<file path="config.mk">
export PLATFORM = sky130hd
export DESIGN_NAME = double_ended_queue
export DESIGN_NICKNAME = d
export VERILOG_FILES = /design/src/sv/deq_pkg.sv /design/src/sv/deq_ram.sv /design/src/sv/double_ended_queue.sv
export SDC_FILE = /design/constraint.sdc
export NUM_CORES = 1
export LEC_CHECK = 0
export BUFFER_PORTS_ARGS = -buffer_cell sky130_fd_sc_hd__buf_2
export CORE_MARGIN = 1
export CORE_UTILIZATION = 30
export DETAILED_ROUTE_END_ITERATION = 10
export HOLD_SLACK_MARGIN = 0.03
export PLACE_DENSITY = 0.56
export SYNTH_ARGS = -nofsm -noshare
export SYNTH_HDL_FRONTEND = slang
export SYNTH_SLANG_ARGS = --single-unit
</file>
<file path="constraint.sdc">
create_clock -name clk_i -period 4.63 [get_ports clk_i]
set_input_delay 0.926 -clock clk_i [delete_from_list [all_inputs] [get_ports clk_i]]
set_output_delay 0.926 -clock clk_i [all_outputs]
set_load 0.01 [all_outputs]
</file>
File: src/rtl/core/assert_macros.svh
// assertion macros shared by the particle pool rtl
// no dependencies; aclk and aresetn must exist where used
`ifndef ASSERT_MACROS_SVH
`define ASSERT_MACROS_SVH
`ifndef ASSERT_OFF
`define ASSERT_ALWAYS(label, expr) \
    label: assert property (@(posedge aclk) disable iff (!aresetn) (expr)) \
        else $error("assertion failed");
`define ASSERT_IMPLY(label, pre, post) \
    label: assert property (@(posedge aclk) disable iff (!aresetn) (pre) |-> (post)) \
        else $error("assertion failed");
`else
`define ASSERT_ALWAYS(label, expr)
`define ASSERT_IMPLY(label, pre, post)
`endif
`endif

File: src/rtl/core/ppool_ram.sv
// generic single write port, single read port ram with registered read
// no dependencies
module ppool_ram #(
    parameter int WIDTH = 8,
    parameter int DEPTH = 64
) (
    input  logic                                  aclk,
    input  logic                                  we,
    input  logic [(DEPTH > 1 ? $clog2(DEPTH) : 1)-1:0] waddr,
    input  logic [WIDTH-1:0]                      wdata,
    input  logic [(DEPTH > 1 ? $clog2(DEPTH) : 1)-1:0] raddr,
    output logic [WIDTH-1:0]                      rdata
);
    logic [WIDTH-1:0] mem [DEPTH];

    always_ff @(posedge aclk) begin
        if (we) mem[waddr] <= wdata;
        rdata <= mem[raddr];
    end
endmodule
**config.mk**
```make
export PLATFORM = sky130hd
export DESIGN_NAME = ppool_div
export DESIGN_NICKNAME = d
export VERILOG_FILES = /design/src/rtl/core/assert_macros.svh /design/src/rtl/core/ppool_pkg.sv /design/src/rtl/core/ppool_div.sv
export SDC_FILE = /design/constraint.sdc
export NUM_CORES = 1
export LEC_CHECK = 0
export ABC_CLOCK_PERIOD_IN_PS = 5600
export BUFFER_PORTS_ARGS = -buffer_cell sky130_fd_sc_hd__buf_2
export CAP_MARGIN = 40
export CORE_ASPECT_RATIO = 2
export CORE_MARGIN = 1
export CORE_UTILIZATION = 59
export CTS_BUF_LIST = sky130_fd_sc_hd__clkbuf_8 sky130_fd_sc_hd__clkbuf_16
export CTS_CLUSTER_SIZE = 40
export DETAILED_ROUTE_END_ITERATION = 6
export PLACE_DENSITY = 0.92
export SLEW_MARGIN = 20
export SYNTH_ARGS = -nofsm -noshare
export SYNTH_HDL_FRONTEND = slang
export SYNTH_SLANG_ARGS = --single-unit
```
**constraint.sdc**
```tcl
create_clock -name aclk -period 5.6 [get_ports aclk]
set_clock_uncertainty 0.05 [all_clocks]
set_input_delay 0.56 -clock aclk [delete_from_list [all_inputs] [get_ports aclk]]
set_output_delay 0.56 -clock aclk [all_outputs]
set_load 0.02 [all_outputs]
```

= = = = =

Where in the entries does the word "define" occur? Copy out each line that has it.

`define ASSERT_MACROS_SVH
`define ASSERT_ALWAYS(label, expr) \
`define ASSERT_IMPLY(label, pre, post) \
`define ASSERT_ALWAYS(label, expr)
`define ASSERT_IMPLY(label, pre, post)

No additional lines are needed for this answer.